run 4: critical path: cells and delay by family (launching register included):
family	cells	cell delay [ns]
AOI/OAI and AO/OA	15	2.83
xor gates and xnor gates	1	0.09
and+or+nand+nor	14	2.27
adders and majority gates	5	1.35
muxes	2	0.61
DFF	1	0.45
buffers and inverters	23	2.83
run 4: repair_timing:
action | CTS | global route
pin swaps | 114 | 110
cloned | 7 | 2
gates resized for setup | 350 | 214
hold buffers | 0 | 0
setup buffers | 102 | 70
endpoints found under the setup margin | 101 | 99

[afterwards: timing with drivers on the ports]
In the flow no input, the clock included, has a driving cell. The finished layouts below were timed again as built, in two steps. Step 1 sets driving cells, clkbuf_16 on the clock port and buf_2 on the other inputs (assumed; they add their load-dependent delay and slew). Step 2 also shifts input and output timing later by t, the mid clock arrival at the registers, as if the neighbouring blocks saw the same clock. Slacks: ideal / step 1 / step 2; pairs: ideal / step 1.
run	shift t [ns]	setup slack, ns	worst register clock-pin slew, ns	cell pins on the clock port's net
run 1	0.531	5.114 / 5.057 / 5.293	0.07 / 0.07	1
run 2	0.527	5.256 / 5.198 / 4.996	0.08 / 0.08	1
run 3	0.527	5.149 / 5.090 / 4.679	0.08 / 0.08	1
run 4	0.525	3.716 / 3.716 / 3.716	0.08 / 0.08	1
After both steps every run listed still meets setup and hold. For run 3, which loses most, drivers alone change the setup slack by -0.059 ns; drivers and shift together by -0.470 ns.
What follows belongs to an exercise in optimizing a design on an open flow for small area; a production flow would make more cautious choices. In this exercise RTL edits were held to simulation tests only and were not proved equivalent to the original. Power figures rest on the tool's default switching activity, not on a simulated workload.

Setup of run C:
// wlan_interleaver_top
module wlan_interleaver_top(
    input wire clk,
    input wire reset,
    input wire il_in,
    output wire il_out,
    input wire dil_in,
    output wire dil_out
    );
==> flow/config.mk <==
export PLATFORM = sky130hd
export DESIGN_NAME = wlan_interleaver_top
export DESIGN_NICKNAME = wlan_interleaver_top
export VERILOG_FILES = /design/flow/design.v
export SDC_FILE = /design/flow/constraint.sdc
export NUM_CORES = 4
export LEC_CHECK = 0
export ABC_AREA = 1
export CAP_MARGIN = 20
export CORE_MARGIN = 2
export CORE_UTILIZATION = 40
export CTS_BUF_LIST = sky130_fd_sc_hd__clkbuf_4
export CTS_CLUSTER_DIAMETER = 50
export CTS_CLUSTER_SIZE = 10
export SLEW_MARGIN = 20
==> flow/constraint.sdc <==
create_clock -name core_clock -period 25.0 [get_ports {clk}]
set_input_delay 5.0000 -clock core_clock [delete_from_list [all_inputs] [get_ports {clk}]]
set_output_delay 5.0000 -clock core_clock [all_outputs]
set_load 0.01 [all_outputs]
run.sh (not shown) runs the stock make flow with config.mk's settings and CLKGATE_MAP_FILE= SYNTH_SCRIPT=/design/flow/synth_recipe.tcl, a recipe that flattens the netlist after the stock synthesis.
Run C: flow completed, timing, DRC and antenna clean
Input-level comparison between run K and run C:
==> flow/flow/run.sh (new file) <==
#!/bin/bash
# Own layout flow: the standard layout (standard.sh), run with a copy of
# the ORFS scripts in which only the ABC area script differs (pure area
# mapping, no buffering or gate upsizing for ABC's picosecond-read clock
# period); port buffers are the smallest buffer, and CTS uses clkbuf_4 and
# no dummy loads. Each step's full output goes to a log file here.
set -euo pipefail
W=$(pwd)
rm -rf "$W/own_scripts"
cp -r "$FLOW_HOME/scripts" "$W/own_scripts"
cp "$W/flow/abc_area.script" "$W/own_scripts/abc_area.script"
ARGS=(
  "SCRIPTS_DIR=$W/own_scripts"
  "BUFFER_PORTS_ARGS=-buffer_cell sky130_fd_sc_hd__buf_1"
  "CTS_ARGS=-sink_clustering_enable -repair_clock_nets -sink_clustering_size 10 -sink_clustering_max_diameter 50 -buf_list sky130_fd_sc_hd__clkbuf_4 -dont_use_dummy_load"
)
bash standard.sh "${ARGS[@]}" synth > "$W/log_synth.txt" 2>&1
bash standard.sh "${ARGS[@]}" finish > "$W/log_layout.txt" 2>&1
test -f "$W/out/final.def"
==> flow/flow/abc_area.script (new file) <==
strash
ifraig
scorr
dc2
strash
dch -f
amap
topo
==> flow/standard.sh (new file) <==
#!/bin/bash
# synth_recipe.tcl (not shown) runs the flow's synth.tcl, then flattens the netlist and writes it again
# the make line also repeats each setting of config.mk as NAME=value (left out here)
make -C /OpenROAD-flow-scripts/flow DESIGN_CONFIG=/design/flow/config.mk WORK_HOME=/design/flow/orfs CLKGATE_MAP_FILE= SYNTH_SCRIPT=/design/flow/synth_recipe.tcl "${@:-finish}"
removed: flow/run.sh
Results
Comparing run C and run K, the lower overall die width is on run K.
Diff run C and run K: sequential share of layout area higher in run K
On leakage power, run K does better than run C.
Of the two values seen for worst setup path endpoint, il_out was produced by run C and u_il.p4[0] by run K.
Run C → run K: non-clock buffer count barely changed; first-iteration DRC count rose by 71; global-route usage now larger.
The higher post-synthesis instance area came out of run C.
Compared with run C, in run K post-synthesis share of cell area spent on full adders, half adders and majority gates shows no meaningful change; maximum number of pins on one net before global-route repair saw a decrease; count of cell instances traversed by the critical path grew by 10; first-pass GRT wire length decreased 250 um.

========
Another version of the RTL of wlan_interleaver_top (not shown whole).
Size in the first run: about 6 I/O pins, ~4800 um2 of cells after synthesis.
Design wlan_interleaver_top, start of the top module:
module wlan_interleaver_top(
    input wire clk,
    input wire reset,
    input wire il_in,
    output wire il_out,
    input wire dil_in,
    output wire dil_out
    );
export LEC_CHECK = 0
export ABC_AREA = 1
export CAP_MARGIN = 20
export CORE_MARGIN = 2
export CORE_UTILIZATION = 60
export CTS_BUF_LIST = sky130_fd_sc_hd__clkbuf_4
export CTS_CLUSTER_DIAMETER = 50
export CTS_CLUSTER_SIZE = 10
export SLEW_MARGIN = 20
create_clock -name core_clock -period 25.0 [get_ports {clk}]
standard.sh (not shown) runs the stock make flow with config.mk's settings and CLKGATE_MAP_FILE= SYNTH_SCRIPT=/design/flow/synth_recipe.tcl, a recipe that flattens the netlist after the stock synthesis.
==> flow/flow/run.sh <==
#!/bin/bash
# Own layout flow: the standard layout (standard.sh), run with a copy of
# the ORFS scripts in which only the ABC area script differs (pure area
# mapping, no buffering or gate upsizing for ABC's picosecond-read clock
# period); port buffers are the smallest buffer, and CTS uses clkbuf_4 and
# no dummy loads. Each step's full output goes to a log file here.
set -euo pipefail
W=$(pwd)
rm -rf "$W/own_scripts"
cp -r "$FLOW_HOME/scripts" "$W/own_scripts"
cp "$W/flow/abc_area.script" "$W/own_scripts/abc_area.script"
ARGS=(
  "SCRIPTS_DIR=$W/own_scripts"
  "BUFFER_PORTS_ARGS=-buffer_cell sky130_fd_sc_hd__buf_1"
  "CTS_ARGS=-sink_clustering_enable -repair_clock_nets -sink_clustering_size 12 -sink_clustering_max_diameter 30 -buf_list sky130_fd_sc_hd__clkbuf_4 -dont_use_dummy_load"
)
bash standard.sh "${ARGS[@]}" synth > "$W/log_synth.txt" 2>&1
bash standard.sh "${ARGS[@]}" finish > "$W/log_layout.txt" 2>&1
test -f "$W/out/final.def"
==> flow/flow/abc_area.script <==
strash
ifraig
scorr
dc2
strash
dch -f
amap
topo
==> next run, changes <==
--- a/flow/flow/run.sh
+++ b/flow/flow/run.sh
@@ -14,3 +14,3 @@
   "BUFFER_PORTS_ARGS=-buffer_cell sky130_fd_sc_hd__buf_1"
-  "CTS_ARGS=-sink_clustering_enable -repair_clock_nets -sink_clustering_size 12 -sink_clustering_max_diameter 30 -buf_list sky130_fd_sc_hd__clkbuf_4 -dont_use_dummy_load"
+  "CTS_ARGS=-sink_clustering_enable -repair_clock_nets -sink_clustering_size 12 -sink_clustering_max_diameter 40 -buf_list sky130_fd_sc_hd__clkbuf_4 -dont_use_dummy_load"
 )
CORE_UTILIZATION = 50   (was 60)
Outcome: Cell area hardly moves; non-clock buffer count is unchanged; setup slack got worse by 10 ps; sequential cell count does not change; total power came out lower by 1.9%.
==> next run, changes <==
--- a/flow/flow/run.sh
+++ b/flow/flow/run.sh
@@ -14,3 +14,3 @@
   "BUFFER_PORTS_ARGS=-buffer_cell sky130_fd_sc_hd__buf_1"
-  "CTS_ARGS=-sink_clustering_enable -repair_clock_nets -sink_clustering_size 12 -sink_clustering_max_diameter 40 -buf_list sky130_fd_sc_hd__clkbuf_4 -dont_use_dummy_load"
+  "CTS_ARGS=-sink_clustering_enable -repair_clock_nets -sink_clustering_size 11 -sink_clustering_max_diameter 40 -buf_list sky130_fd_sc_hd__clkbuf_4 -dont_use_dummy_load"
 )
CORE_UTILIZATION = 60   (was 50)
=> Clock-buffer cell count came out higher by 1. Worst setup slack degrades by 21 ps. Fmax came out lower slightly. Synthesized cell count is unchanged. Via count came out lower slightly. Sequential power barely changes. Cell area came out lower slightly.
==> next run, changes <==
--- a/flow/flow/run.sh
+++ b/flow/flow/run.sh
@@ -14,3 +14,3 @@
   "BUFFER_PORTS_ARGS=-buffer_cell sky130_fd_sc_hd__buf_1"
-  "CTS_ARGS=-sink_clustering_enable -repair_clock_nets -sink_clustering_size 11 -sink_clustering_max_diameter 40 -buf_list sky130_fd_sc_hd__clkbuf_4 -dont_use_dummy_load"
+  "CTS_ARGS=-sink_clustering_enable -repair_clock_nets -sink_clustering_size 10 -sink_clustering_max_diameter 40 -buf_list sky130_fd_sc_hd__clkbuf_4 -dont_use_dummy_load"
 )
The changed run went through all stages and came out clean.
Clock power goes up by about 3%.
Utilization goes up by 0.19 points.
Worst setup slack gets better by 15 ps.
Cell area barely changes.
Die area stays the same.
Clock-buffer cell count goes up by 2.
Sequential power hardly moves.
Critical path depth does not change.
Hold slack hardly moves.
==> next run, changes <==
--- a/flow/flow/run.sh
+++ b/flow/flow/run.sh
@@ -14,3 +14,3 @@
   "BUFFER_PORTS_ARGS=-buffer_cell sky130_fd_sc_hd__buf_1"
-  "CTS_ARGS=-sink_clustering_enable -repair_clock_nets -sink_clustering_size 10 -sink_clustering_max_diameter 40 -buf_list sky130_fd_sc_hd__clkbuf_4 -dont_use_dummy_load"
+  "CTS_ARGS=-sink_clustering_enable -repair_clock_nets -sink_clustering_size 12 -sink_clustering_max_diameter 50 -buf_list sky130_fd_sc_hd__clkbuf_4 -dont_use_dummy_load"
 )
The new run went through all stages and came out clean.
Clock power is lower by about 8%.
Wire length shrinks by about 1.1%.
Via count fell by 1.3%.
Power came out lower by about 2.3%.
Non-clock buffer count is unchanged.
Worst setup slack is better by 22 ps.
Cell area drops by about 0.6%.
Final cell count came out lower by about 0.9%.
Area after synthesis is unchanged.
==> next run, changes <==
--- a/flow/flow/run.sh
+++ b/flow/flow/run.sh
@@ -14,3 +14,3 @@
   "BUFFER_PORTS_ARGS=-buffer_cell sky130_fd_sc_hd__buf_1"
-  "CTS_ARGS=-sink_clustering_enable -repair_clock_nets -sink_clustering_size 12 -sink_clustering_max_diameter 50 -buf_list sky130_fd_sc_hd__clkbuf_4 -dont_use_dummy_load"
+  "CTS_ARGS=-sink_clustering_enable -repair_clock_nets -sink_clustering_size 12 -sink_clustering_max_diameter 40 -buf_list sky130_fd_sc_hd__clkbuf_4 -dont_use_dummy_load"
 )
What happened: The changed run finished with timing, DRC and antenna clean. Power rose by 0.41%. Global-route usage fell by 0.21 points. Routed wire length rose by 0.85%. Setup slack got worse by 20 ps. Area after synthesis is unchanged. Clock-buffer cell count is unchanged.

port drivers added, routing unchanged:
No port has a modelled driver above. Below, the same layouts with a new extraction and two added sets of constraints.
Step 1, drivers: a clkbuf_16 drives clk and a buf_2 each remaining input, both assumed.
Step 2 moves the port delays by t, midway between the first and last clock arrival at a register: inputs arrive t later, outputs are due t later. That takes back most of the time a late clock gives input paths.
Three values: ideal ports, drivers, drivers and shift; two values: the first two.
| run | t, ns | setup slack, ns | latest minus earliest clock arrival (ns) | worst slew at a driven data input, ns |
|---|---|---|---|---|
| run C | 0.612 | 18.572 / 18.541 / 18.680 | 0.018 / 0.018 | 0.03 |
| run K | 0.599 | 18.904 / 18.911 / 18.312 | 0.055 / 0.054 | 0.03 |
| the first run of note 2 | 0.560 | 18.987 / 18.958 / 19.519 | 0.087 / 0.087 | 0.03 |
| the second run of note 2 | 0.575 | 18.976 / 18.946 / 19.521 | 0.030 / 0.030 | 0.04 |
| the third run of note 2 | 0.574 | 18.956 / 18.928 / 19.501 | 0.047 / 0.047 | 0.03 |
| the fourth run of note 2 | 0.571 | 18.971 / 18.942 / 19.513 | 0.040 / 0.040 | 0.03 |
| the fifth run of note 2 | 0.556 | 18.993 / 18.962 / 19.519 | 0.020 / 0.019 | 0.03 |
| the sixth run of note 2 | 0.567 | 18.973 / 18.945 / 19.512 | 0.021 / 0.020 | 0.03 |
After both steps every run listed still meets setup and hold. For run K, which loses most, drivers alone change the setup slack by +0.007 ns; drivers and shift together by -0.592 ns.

▸ **GOAL OF THE EXERCISE**
Copy here each line of the preceding records with "family" in it.

▸ **EXPECTED ANSWER**
run 4: critical path: cells and delay by family (launching register included):
family	cells	cell delay [ns]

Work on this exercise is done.